▸ **EXERCISE DIRECTIONS**:
Determine how many lines in the records include "usage". Write the number and nothing more.

═════ WORKING DATA

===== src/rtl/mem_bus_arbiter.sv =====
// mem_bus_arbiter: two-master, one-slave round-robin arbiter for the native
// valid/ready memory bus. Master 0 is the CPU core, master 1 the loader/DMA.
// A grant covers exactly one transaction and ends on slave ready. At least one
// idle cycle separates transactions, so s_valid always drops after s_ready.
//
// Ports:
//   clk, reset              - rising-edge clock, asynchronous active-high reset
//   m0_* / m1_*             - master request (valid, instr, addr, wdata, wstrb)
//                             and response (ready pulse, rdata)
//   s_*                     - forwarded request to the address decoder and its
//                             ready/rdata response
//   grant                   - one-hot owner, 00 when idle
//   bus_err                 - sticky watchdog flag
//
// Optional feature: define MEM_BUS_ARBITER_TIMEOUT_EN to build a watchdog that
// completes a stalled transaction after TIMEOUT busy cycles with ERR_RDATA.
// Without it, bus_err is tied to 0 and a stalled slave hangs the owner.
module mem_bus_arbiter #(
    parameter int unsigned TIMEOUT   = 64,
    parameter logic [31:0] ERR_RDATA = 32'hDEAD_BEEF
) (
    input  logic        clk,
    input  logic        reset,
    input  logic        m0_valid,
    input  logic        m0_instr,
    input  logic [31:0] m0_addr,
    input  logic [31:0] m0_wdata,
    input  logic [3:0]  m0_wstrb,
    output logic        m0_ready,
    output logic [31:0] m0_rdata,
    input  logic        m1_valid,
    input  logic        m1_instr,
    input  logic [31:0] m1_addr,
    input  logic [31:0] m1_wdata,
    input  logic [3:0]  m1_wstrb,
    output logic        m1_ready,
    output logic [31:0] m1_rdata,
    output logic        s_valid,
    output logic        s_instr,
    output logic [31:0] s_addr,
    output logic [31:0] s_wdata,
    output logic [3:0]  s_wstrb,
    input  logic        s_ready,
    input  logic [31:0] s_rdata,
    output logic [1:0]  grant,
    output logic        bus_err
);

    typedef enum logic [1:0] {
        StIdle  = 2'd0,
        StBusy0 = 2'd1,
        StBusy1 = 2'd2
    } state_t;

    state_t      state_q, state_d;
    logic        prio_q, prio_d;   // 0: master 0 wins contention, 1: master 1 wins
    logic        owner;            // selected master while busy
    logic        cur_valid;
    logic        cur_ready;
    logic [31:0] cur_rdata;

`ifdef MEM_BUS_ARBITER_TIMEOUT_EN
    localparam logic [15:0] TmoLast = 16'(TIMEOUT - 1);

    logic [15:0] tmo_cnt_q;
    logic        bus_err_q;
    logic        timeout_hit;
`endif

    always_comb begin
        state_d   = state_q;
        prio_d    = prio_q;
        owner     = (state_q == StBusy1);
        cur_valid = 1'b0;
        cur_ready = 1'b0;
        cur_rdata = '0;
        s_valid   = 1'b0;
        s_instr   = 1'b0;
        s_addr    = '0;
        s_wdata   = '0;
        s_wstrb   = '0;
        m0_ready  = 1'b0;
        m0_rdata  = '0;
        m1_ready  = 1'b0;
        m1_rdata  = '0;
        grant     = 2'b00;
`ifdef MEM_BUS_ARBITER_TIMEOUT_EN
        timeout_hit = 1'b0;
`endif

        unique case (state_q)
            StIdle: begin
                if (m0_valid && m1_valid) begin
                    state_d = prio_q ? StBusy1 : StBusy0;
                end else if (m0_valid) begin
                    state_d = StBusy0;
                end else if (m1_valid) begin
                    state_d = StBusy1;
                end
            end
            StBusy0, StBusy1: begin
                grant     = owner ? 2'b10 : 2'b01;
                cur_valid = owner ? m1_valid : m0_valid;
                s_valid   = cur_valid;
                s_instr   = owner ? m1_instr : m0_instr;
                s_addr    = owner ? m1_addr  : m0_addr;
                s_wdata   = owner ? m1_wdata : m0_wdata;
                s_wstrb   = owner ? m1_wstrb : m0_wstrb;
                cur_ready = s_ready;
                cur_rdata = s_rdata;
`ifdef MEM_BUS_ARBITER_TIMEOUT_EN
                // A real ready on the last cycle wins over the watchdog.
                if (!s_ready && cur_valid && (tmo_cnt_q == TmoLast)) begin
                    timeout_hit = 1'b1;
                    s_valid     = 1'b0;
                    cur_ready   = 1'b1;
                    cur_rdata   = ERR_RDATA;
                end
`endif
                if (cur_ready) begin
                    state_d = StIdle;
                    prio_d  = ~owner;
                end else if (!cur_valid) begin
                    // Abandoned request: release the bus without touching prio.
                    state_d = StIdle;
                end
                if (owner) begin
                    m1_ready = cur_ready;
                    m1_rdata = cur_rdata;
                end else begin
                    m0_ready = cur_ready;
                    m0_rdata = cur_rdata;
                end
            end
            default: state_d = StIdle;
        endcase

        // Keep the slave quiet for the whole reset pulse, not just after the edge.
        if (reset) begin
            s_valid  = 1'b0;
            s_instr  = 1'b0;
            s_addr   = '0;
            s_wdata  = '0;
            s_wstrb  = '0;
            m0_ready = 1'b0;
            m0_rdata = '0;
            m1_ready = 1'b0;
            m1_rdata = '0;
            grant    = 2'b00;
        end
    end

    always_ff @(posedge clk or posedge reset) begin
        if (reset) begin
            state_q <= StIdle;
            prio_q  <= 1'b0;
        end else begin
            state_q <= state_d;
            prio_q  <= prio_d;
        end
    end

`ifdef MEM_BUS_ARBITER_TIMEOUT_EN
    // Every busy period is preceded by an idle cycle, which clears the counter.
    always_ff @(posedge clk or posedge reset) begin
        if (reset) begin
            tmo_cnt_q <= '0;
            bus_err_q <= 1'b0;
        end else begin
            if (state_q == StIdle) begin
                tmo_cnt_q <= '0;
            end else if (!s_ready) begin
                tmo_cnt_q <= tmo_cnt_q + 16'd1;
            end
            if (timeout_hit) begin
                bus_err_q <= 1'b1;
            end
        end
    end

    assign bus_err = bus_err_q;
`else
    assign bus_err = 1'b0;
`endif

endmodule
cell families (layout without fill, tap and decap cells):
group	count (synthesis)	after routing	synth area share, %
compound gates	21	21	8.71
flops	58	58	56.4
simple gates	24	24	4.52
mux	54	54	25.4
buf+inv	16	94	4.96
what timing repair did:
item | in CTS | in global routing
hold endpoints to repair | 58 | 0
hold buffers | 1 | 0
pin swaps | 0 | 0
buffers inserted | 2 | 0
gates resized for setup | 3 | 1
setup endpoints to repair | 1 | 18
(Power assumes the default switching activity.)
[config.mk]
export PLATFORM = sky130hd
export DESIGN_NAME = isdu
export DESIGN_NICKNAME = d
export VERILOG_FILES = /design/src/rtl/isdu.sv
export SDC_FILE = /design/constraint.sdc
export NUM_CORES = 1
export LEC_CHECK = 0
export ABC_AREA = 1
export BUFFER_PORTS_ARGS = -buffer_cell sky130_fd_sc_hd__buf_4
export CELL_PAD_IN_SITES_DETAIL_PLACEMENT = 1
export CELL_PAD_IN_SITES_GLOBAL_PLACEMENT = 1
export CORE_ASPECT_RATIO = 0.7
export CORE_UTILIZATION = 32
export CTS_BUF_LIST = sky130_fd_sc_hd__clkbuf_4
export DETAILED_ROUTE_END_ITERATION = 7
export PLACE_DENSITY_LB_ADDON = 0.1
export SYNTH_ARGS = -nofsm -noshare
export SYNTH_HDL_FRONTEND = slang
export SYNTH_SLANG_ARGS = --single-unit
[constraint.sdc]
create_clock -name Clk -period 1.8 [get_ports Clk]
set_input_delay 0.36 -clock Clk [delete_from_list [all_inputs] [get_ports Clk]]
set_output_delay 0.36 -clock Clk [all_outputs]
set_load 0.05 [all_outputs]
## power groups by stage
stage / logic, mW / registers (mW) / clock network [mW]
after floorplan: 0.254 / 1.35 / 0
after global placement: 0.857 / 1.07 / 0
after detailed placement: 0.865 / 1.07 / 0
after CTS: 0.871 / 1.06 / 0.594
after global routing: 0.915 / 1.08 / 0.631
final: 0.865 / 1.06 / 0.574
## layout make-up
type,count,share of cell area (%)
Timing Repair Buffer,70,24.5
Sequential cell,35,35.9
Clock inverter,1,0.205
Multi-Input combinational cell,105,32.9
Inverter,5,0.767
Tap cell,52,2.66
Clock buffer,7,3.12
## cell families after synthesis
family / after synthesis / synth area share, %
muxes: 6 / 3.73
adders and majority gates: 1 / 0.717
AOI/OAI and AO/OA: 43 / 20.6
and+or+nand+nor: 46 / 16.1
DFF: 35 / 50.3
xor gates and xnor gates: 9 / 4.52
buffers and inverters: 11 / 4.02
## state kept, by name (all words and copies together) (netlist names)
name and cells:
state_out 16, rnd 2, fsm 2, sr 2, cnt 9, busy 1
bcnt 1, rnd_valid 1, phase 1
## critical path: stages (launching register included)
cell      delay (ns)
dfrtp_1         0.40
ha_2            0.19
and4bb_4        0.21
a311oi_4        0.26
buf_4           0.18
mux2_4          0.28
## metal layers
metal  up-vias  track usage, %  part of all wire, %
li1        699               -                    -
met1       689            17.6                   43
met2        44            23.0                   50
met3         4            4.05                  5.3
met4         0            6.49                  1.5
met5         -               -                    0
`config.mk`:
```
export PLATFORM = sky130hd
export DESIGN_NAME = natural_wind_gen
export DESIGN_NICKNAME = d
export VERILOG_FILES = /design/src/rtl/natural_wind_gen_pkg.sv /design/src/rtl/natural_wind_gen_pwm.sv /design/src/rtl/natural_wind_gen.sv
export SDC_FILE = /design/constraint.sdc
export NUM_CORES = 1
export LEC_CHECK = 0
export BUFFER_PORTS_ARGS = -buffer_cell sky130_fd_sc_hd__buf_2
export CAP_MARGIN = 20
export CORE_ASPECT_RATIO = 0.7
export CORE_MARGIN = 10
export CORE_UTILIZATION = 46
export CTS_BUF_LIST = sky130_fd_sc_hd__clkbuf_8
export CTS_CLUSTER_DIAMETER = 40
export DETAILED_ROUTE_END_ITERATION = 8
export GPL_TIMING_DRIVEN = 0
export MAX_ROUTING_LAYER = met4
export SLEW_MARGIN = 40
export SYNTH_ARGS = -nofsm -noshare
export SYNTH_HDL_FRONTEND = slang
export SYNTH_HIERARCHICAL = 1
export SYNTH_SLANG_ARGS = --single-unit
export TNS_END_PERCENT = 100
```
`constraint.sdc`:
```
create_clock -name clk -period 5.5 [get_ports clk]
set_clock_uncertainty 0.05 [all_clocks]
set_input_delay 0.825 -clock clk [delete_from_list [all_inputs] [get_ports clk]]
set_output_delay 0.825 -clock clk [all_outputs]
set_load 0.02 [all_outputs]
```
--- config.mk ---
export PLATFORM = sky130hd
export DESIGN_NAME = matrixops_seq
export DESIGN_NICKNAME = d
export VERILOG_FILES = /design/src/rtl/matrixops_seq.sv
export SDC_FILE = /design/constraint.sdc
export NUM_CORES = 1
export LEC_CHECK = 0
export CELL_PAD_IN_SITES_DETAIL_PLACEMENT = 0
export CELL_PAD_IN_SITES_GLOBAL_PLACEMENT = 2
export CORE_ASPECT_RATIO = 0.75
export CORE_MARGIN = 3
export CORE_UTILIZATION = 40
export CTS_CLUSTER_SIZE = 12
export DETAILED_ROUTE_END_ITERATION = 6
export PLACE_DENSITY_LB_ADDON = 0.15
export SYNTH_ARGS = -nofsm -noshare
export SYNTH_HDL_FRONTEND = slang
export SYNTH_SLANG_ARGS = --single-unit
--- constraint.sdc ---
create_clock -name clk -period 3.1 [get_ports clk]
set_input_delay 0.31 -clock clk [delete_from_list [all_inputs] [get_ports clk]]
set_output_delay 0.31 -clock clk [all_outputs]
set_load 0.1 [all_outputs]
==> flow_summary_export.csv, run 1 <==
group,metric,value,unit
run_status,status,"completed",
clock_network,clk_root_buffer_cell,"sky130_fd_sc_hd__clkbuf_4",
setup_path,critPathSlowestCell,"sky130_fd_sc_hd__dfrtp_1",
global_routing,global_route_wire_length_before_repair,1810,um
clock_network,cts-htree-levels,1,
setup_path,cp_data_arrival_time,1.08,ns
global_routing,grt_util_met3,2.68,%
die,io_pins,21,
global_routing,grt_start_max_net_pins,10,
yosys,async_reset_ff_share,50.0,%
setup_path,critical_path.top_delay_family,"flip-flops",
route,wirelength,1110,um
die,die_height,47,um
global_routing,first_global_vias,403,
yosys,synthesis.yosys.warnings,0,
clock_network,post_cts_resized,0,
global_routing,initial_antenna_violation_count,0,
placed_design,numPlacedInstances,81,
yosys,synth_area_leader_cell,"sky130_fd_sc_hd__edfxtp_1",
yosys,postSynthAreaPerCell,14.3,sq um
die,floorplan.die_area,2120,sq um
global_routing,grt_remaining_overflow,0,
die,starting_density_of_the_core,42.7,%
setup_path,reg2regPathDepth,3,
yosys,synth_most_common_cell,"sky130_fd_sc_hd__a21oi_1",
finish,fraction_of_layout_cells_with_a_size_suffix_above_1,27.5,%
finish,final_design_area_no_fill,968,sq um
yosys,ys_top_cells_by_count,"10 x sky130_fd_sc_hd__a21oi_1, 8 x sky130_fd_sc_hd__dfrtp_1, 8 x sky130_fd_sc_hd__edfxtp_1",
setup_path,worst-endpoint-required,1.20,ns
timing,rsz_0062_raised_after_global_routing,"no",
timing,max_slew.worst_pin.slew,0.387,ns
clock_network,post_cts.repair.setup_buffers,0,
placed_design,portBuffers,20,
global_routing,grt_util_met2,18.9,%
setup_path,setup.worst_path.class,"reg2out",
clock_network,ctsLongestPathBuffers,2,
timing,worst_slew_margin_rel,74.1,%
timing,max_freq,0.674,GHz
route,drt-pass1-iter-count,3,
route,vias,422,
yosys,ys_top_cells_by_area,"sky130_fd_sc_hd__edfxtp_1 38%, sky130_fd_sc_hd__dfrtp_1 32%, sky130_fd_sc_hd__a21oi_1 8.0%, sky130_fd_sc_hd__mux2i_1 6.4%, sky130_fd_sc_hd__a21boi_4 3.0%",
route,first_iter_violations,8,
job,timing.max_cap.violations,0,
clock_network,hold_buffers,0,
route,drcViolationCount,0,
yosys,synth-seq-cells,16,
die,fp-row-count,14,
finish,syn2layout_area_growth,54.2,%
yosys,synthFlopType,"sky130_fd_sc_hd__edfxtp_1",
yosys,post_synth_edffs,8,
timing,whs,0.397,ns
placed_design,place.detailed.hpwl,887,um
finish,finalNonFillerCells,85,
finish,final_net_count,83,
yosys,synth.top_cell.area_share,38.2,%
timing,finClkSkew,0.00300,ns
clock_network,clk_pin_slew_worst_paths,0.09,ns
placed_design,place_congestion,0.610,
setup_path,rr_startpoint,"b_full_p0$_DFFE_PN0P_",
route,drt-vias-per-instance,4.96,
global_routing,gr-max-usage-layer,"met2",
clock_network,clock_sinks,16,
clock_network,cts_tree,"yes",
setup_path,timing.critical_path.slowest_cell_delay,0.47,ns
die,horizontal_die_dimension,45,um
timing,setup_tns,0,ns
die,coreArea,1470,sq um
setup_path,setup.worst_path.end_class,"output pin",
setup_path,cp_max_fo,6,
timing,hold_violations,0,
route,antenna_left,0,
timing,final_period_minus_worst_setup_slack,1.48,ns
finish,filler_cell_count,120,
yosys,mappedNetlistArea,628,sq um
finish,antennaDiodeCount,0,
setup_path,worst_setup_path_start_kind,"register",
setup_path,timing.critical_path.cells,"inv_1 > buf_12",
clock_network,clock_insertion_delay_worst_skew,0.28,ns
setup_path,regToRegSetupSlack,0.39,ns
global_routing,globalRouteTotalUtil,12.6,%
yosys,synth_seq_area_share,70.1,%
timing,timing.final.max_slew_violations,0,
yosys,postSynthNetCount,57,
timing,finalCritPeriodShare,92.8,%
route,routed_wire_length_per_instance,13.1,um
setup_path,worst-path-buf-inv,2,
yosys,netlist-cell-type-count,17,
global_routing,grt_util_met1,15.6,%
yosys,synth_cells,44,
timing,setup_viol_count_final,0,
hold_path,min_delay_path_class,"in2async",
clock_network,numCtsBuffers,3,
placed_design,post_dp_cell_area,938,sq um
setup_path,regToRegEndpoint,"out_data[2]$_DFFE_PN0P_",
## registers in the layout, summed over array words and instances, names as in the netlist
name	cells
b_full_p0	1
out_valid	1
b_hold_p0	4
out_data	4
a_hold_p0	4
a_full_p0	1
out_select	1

══════════

▸ **TASK RESPONSE**:
2